By the end of the fourth summer, when the truckloads of parsnip carcasses had dwindled from four to three-and-a-half, we realized that brute strength would not suffice. We had to outsmart the parsnip.

So we devised a controlled, scientific experiment. In late summer, we divided the now-parsnip-free acreage into four fields. Two would be brushhogged in the fall as usual. One would be cut regularly, like a lawn. The birds would have to live in slightly more crowded quarters. The last field would be left untouched, the logic being that if the ground was not exposed over a couple of years, new seeds would find no bare earth in which to establish themselves.

The experiment is in its first year, and any results will tell us nothing. Because parsnip seeds are viable for five years, the experiment will have to continue.

Which works for me. Despite being criticized for being impatient, as a gardener, I am a paragon of patience. Because as a gardener, you can’t be otherwise. Gardeners live in the future, whether in the unfolding season or one five years hence, waiting for our fruit trees to yield and our perennial gardens to come into their own. Even then, we can never be content with the present, as we forever plot expansions and enhancements. I’m sure Eugene O’Neill had gardeners in mind when he said, “those who pursue the merely attainable should be sentenced to get it.” It’s not a trap into which gardeners ever fall.
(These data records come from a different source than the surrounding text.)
[src/rtl/pc_target_table.sv]
// pc_target_table: runtime-writable branch-target table plus fetch-stage program counter
// Ports:
//   Clk, Reset          clock and synchronous active-high reset
//   stall               hold the PC this cycle (drops a concurrent jump)
//   jump_en, how_high   take the branch held at table index how_high
//   wr_en, wr_addr,
//   wr_data, wr_abs     write {wr_abs, wr_data} into entry wr_addr
//   target, target_abs  combinational contents of entry how_high
//   prog_ctr            registered program counter
//   jumped              registered, high for one cycle after a taken redirect
// Optional feature: define PC_TARGET_TABLE_BYPASS_EN to forward a same-cycle write to the lookup.
module pc_target_table #(
    parameter int D       = 12,
    parameter int ENTRIES = 8,
    parameter int IW      = $clog2(ENTRIES)
) (
    input  logic          Clk,
    input  logic          Reset,
    input  logic          stall,
    input  logic          jump_en,
    input  logic [IW-1:0] how_high,
    input  logic          wr_en,
    input  logic [IW-1:0] wr_addr,
    input  logic [D-1:0]  wr_data,
    input  logic          wr_abs,
    output logic [D-1:0]  target,
    output logic          target_abs,
    output logic [D-1:0]  prog_ctr,
    output logic          jumped
);
    localparam logic [IW:0] N = (IW+1)'(ENTRIES);
    // Storage is padded to a power of two so any index is in range; the
    // padding is never written or read and is trimmed by synthesis.
    logic [D-1:0] val_q [2**IW];
    logic         abs_q [2**IW];
    logic         rd_ok, wr_ok, fwd;
    logic [D-1:0] pc_d;
    assign rd_ok = {1'b0, how_high} < N;
    assign wr_ok = {1'b0, wr_addr} < N;
`ifdef PC_TARGET_TABLE_BYPASS_EN
    assign fwd = wr_en & wr_ok & (wr_addr == how_high);
`else
    assign fwd = 1'b0;
`endif
    // Invalid indices read relative +1 so a stray jump just falls through.
    always_comb begin
        target     = fwd ? wr_data : rd_ok ? val_q[how_high] : D'(1);
        target_abs = fwd ? wr_abs  : rd_ok ? abs_q[how_high] : 1'b0;
        pc_d       = stall ? prog_ctr : jump_en ? (target_abs ? target : prog_ctr + target) : prog_ctr + D'(1);
    end
    always_ff @(posedge Clk) begin
        if (Reset) begin
            for (int i = 0; i < 2**IW; i++) begin
                val_q[i] <= D'(1);
                abs_q[i] <= 1'b0;
            end
            prog_ctr <= '0;
            jumped   <= 1'b0;
        end else begin
            if (wr_en && wr_ok) begin
                val_q[wr_addr] <= wr_data;
                abs_q[wr_addr] <= wr_abs;
            end
            prog_ctr <= pc_d;
            jumped   <= jump_en & ~stall;
        end
    end
endmodule
$ cat src/rtl/ascon_pack.sv
// Shared types and constants for the Ascon permutation control path.
package ascon_pack;

  typedef enum logic [3:0] {
    IDLE,
    INIT,
    WAIT_AD,
    AD,
    WAIT_PT,
    PT,
    WAIT_FINAL,
    FINAL,
    DONE
  } type_fsm_state;

  localparam logic [3:0] ROUND_START_A = 4'd0;
  localparam logic [3:0] ROUND_START_B = 4'd6;
  localparam logic [3:0] ROUND_LAST    = 4'd11;

endpackage

$ cat src/rtl/compteur_round.sv
// 4-bit loadable round counter; init_i has priority over en_i.
module compteur_round (
  input  logic       clock_i,
  input  logic       resetb_i,
  input  logic       init_i,
  input  logic       en_i,
  input  logic [3:0] load_i,
  output logic [3:0] cnt_o
);

  always_ff @(posedge clock_i or negedge resetb_i) begin
    if (!resetb_i) begin
      cnt_o <= 4'd0;
    end else if (init_i) begin
      cnt_o <= load_i;
    end else if (en_i) begin
      cnt_o <= cnt_o + 4'd1;
    end
  end

endmodule
## config.mk

```make
export PLATFORM = sky130hd
export DESIGN_NAME = seg_scan_decoder
export DESIGN_NICKNAME = d
export VERILOG_FILES = /design/src/rtl/seg_scan_decoder.sv
export SDC_FILE = /design/constraint.sdc
export NUM_CORES = 1
export LEC_CHECK = 0
export ABC_AREA = 1
export CAP_MARGIN = 20
export CORE_ASPECT_RATIO = 0.5
export CORE_MARGIN = 2
export CORE_UTILIZATION = 58
export CTS_CLUSTER_SIZE = 16
export DETAILED_ROUTE_END_ITERATION = 10
export GPL_TIMING_DRIVEN = 0
export HOLD_SLACK_MARGIN = 0.15
export PLACE_DENSITY = 0.8
export SETUP_SLACK_MARGIN = 0.2
export SLEW_MARGIN = 20
export SYNTH_ARGS = -nofsm -noshare
export SYNTH_HDL_FRONTEND = slang
export SYNTH_SLANG_ARGS = --single-unit
```

## constraint.sdc

```tcl
create_clock -name sysclk -period 1.92 [get_ports sysclk]
set_clock_uncertainty 0.1 [all_clocks]
set_input_delay 0.384 -clock sysclk [delete_from_list [all_inputs] [get_ports sysclk]]
set_output_delay 0.384 -clock sysclk [all_outputs]
set_load 0.02 [all_outputs]
```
So I plot, weed, curse, wait. The future will be a magnificent prairie of native grasses and wildflowers that will set the soul singing along with the bobolinks. Such a future can only be attained at great cost and with great patience.

Maybe.

Discussion *

May 29, 2019

Poison parsnip made it’s first appearance on my property last year. I found six or seven adult plants, recognized them, yanked ‘em up before they went to seed, and thought that would be the end of it. Little did I know that was only a scouting mission on their part, and this year they’ve launched an invasion. I have been scouring the internet since for advice and information. (And whining to everyone who will listen.) Yours is the first article that seemed to commiserate with me - the “What? Why is this happening? How dare you! I had plans for this ground!” feelings that I’ve been struggling with. Thank you for your sense of humor! Reading your wonderfully-written piece is the first time I’ve smiled while researching my enemy. And if you happen to see this - I would love to hear how your war is going. Fight on!